◆ **Assigned task**
In the data below, give the number of lines that contain the word "combinational". Nothing else is needed.

[Dataset entries]
· · · · · · ·
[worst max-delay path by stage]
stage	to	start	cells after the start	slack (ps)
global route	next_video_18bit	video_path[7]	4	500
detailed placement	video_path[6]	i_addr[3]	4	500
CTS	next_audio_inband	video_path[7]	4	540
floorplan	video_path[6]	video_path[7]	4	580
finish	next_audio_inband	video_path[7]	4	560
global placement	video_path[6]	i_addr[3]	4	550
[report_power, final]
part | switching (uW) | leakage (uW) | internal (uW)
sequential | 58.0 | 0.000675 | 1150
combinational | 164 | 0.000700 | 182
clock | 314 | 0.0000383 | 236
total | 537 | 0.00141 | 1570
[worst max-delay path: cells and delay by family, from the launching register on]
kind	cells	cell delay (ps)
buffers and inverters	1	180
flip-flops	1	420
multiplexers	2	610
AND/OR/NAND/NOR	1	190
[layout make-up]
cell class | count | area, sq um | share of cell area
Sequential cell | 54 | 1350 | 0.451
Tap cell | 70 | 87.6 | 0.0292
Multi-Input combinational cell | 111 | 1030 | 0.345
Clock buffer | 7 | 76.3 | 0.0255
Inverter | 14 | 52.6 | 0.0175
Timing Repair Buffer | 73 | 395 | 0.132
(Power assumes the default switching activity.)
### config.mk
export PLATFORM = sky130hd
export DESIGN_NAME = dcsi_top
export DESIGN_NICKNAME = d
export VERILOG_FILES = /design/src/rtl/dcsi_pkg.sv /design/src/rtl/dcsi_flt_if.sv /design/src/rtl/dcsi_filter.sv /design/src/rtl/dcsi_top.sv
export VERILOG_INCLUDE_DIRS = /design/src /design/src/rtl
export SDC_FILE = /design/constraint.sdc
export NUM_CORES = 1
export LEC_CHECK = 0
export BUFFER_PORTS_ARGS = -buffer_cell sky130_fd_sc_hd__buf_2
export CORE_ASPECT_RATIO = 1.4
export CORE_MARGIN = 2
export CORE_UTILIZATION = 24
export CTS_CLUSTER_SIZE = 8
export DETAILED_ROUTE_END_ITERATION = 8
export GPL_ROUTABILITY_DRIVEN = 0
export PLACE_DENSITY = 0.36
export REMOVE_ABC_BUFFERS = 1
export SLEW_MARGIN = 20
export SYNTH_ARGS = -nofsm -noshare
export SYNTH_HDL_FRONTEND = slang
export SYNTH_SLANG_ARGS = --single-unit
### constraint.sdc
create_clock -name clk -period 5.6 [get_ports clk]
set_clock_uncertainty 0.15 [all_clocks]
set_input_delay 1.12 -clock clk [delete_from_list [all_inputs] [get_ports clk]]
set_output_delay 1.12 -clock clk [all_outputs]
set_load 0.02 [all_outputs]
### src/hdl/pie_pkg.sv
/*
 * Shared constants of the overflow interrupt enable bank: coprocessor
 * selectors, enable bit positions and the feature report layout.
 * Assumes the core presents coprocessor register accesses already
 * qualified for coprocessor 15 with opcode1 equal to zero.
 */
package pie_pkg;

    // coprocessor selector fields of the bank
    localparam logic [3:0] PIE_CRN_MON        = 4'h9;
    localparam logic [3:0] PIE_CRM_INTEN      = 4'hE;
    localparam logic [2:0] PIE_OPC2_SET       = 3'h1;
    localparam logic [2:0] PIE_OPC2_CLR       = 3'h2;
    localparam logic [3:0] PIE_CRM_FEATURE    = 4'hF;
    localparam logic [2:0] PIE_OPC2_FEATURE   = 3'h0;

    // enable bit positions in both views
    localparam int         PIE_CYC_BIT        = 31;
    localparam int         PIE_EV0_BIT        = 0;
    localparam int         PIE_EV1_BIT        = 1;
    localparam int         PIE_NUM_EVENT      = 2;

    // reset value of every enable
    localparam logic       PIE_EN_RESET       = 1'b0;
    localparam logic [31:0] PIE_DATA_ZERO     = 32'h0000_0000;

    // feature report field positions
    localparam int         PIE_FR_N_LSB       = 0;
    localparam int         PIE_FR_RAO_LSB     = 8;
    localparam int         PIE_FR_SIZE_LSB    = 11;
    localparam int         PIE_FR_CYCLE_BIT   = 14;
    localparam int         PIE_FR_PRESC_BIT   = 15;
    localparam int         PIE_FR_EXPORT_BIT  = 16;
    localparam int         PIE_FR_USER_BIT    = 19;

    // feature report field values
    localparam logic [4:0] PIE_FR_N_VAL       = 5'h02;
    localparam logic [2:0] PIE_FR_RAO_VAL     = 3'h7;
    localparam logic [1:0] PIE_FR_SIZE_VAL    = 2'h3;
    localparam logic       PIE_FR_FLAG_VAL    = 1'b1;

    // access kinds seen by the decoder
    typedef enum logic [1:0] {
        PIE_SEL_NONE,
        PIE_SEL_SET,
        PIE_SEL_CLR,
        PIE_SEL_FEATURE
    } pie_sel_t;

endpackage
· · · · · · ·
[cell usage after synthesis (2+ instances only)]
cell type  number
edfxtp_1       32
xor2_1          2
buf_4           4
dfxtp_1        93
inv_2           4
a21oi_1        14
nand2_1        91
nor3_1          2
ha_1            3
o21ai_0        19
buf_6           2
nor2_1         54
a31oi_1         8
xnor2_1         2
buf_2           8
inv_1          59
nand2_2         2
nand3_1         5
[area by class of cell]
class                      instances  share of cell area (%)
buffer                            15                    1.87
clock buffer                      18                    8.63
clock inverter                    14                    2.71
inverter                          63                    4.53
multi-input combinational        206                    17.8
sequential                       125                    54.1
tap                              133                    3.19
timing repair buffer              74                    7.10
· · · · · · ·
◆ **Task answer**
3